Ah, menjadi seorang pendengar. Alam bawah sadarnya seketika mengingat seseorang di masa lalu. "Pak Haikal mirip kakak saya saja."
"Kakak? Saudari memiliki kakak?"
Kepala Ghendis mengangguk. Sedangkan Haikal sedikit terkejut mengetahui fakta itu. Lalu ke mana kah kakaknya itu saat ibu dan kedua adiknya mengalami kesulitan?
"Iya, kakak laki-laki. Usia kami terpaut enam tahun. Dulu, dia yang selalu anteng dengerin cerita saya tiap pulang sekolah," Ghendis lanjut mengenang. "Mungkin kalau masih ada, usia dia seperti Pak Haikal."
"Masih ada?" Insting Haikal bergerak cepat. Menganalisa sebuah kemungkinan dari kalimat yang baru saja Ghendis ucapkan.
"Kakak saya sudah meninggal. Empat belas tahun lalu, akibat kecelakaan."

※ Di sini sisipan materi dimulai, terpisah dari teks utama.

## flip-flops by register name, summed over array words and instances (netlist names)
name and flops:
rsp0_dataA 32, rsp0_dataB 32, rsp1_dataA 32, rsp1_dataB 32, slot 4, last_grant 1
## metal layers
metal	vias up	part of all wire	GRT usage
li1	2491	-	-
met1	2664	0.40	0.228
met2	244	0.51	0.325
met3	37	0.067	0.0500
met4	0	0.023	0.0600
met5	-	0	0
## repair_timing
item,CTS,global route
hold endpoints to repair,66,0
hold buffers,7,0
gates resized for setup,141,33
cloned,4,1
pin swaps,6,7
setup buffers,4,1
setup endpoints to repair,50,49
`src/rtl/uart_ram_wr_ctrl.sv`:
```
// Write-side controller for the frame RAM: packs UART byte pairs into RGB565
// pixels and writes them in raster order on port A, flagging frame completion.
module uart_ram_wr_ctrl #(
   parameter int H_PIXELS    = 240,
   parameter int V_PIXELS    = 136,
   parameter int TIMEOUT_CYC = 50000
) (
   input  logic        Clk,
   input  logic        Reset_n,
   input  logic [7:0]  rx_data,
   input  logic        rx_done,
   input  logic        clr,
   output logic        ram_ena,
   output logic        ram_wea,
   output logic [15:0] ram_addra,
   output logic [15:0] ram_dina,
   output logic        frame_done,
   output logic        frame_ready,
   output logic        timeout_err,
   output logic [1:0]  state_dbg
);

   localparam logic [16:0] LAST_17   = 17'(H_PIXELS * V_PIXELS - 1);
   localparam logic [15:0] LAST_ADDR = LAST_17[15:0];
   localparam int          TW        = ($clog2(TIMEOUT_CYC) > 16) ? $clog2(TIMEOUT_CYC) : 16;
   localparam logic [TW-1:0] TO_MAX  = TW'(TIMEOUT_CYC - 1);

   // Handshake: rx_data is sampled only in a cycle where rx_done=1; there is no
   // back-pressure, every byte offered while clr=0 is consumed.
   typedef enum logic [1:0] {
      S_HI = 2'd0,
      S_LO = 2'd1,
      S_WR = 2'd2
   } state_t;

   state_t          state, state_nxt;
   logic [15:0]     addr;
   logic [TW-1:0]   to_cnt;
   logic [7:0]      hi_byte;
   logic            latch_hi, load_pix, to_fire, wr_cycle;

   always_ff @(posedge Clk or negedge Reset_n) begin
      if (!Reset_n) state <= S_HI;
      else          state <= state_nxt;
   end

   always_comb begin
      state_nxt = state;
      latch_hi  = 1'b0;
      load_pix  = 1'b0;
      to_fire   = 1'b0;
      case (state)
         S_HI: if (rx_done) begin
            latch_hi  = 1'b1;
            state_nxt = S_LO;
         end
         S_LO: if (rx_done) begin
            load_pix  = 1'b1;
            state_nxt = S_WR;
         end else if (to_cnt == TO_MAX) begin
            to_fire   = 1'b1;
            state_nxt = S_HI;
         end
         S_WR: if (rx_done) begin
            latch_hi  = 1'b1;
            state_nxt = S_LO;
         end else begin
            state_nxt = S_HI;
         end
         default: state_nxt = S_HI;
      endcase
      // clr overrides everything, but an S_WR in progress still drives its write
      if (clr) begin
         state_nxt = S_HI;
         latch_hi  = 1'b0;
         load_pix  = 1'b0;
         to_fire   = 1'b0;
      end
   end

   assign wr_cycle    = (state == S_WR);
   assign ram_ena     = wr_cycle;
   assign ram_wea     = wr_cycle;
   assign ram_addra   = addr;
   assign frame_done  = wr_cycle && (addr == LAST_ADDR);
   assign timeout_err = to_fire;
   assign state_dbg   = state;

   always_ff @(posedge Clk or negedge Reset_n) begin
      if (!Reset_n) begin
         hi_byte     <= '0;
         ram_dina    <= '0;
         to_cnt      <= '0;
         addr        <= '0;
         frame_ready <= 1'b0;
      end else begin
         if (latch_hi)     hi_byte <= rx_data;
         else if (to_fire) hi_byte <= '0;

         if (load_pix) ram_dina <= {hi_byte, rx_data};

         if (clr || latch_hi || to_fire)       to_cnt <= '0;
         else if (state == S_LO && !rx_done)   to_cnt <= to_cnt + 1'b1;

         if (clr)           addr <= '0;
         else if (wr_cycle) addr <= (addr == LAST_ADDR) ? 16'd0 : addr + 16'd1;

         if (clr)             frame_ready <= 1'b0;
         else if (frame_done) frame_ready <= 1'b1;
      end
   end

endmodule

```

Analisa Haikal tepat sasaran.
"Jasadnya memang tidak ditemukan. Kami sekeluarga berharap dia masih hidup di suatu tempat." Jemari Ghendis saling bertautan. Ah, lagi-lagi. Kenapa kenyataan pahit yang selalu mendominasi kenangannya? "Tapi lambat laun, tahun berganti tahuh. Kami akhirnya mengikhlaskan. Supaya kakak saya pun bisa tenang."
"Saya turut berduka cita."
Ghendis menolehkan kepalanya ke arah Haikal yang sudah duduk kembali. Ia melebarkan senyum, senyum berbeda yang tak biasanya gadis itu perlihatkan. Membuat dunia Haikal untuk beberapa detik berhenti berputar.